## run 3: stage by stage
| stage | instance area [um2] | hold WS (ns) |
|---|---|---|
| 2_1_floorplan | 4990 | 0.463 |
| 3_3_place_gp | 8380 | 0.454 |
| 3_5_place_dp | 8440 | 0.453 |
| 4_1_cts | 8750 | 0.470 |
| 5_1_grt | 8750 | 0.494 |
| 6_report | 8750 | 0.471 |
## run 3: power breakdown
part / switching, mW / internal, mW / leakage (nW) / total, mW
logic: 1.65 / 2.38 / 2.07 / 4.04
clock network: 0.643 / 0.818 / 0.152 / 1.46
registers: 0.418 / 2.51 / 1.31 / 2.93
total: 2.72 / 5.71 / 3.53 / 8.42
## config.mk

```make
export PLATFORM = sky130hd
export DESIGN_NAME = apb_fabric
export DESIGN_NICKNAME = d
export VERILOG_FILES = /design/src/rtl/apb_fabric_pkg.sv /design/src/rtl/apb_fabric_decode.sv /design/src/rtl/apb_fabric.sv
export SDC_FILE = /design/constraint.sdc
export NUM_CORES = 1
export LEC_CHECK = 0
export CAP_MARGIN = 40
export CORE_MARGIN = 2
export CORE_UTILIZATION = 44
export CTS_BUF_LIST = sky130_fd_sc_hd__clkbuf_4
export CTS_CLUSTER_DIAMETER = 150
export DETAILED_ROUTE_END_ITERATION = 8
export PLACE_DENSITY = 0.82
export SLEW_MARGIN = 20
export SYNTH_ARGS = -nofsm -noshare
export SYNTH_HDL_FRONTEND = slang
export SYNTH_HIERARCHICAL = 1
export SYNTH_SLANG_ARGS = --single-unit
```

## constraint.sdc

```tcl
create_clock -name clk -period 7.03 [get_ports clk]
set_clock_uncertainty 0.2 [all_clocks]
set_input_delay 1.406 -clock clk [delete_from_list [all_inputs] [get_ports clk]]
set_output_delay 1.406 -clock clk [all_outputs]
set_load 0.05 [all_outputs]
```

•••••

Your answer must be the full listing, restated word for word.

**Exercise result:**
## run 3: stage by stage
| stage | instance area [um2] | hold WS (ns) |
|---|---|---|
| 2_1_floorplan | 4990 | 0.463 |
| 3_3_place_gp | 8380 | 0.454 |
| 3_5_place_dp | 8440 | 0.453 |
| 4_1_cts | 8750 | 0.470 |
| 5_1_grt | 8750 | 0.494 |
| 6_report | 8750 | 0.471 |
## run 3: power breakdown
part / switching, mW / internal, mW / leakage (nW) / total, mW
logic: 1.65 / 2.38 / 2.07 / 4.04
clock network: 0.643 / 0.818 / 0.152 / 1.46
registers: 0.418 / 2.51 / 1.31 / 2.93
total: 2.72 / 5.71 / 3.53 / 8.42
## config.mk

```make
export PLATFORM = sky130hd
export DESIGN_NAME = apb_fabric
export DESIGN_NICKNAME = d
export VERILOG_FILES = /design/src/rtl/apb_fabric_pkg.sv /design/src/rtl/apb_fabric_decode.sv /design/src/rtl/apb_fabric.sv
export SDC_FILE = /design/constraint.sdc
export NUM_CORES = 1
export LEC_CHECK = 0
export CAP_MARGIN = 40
export CORE_MARGIN = 2
export CORE_UTILIZATION = 44
export CTS_BUF_LIST = sky130_fd_sc_hd__clkbuf_4
export CTS_CLUSTER_DIAMETER = 150
export DETAILED_ROUTE_END_ITERATION = 8
export PLACE_DENSITY = 0.82
export SLEW_MARGIN = 20
export SYNTH_ARGS = -nofsm -noshare
export SYNTH_HDL_FRONTEND = slang
export SYNTH_HIERARCHICAL = 1
export SYNTH_SLANG_ARGS = --single-unit
```

## constraint.sdc

```tcl
create_clock -name clk -period 7.03 [get_ports clk]
set_clock_uncertainty 0.2 [all_clocks]
set_input_delay 1.406 -clock clk [delete_from_list [all_inputs] [get_ports clk]]
set_output_delay 1.406 -clock clk [all_outputs]
set_load 0.05 [all_outputs]
```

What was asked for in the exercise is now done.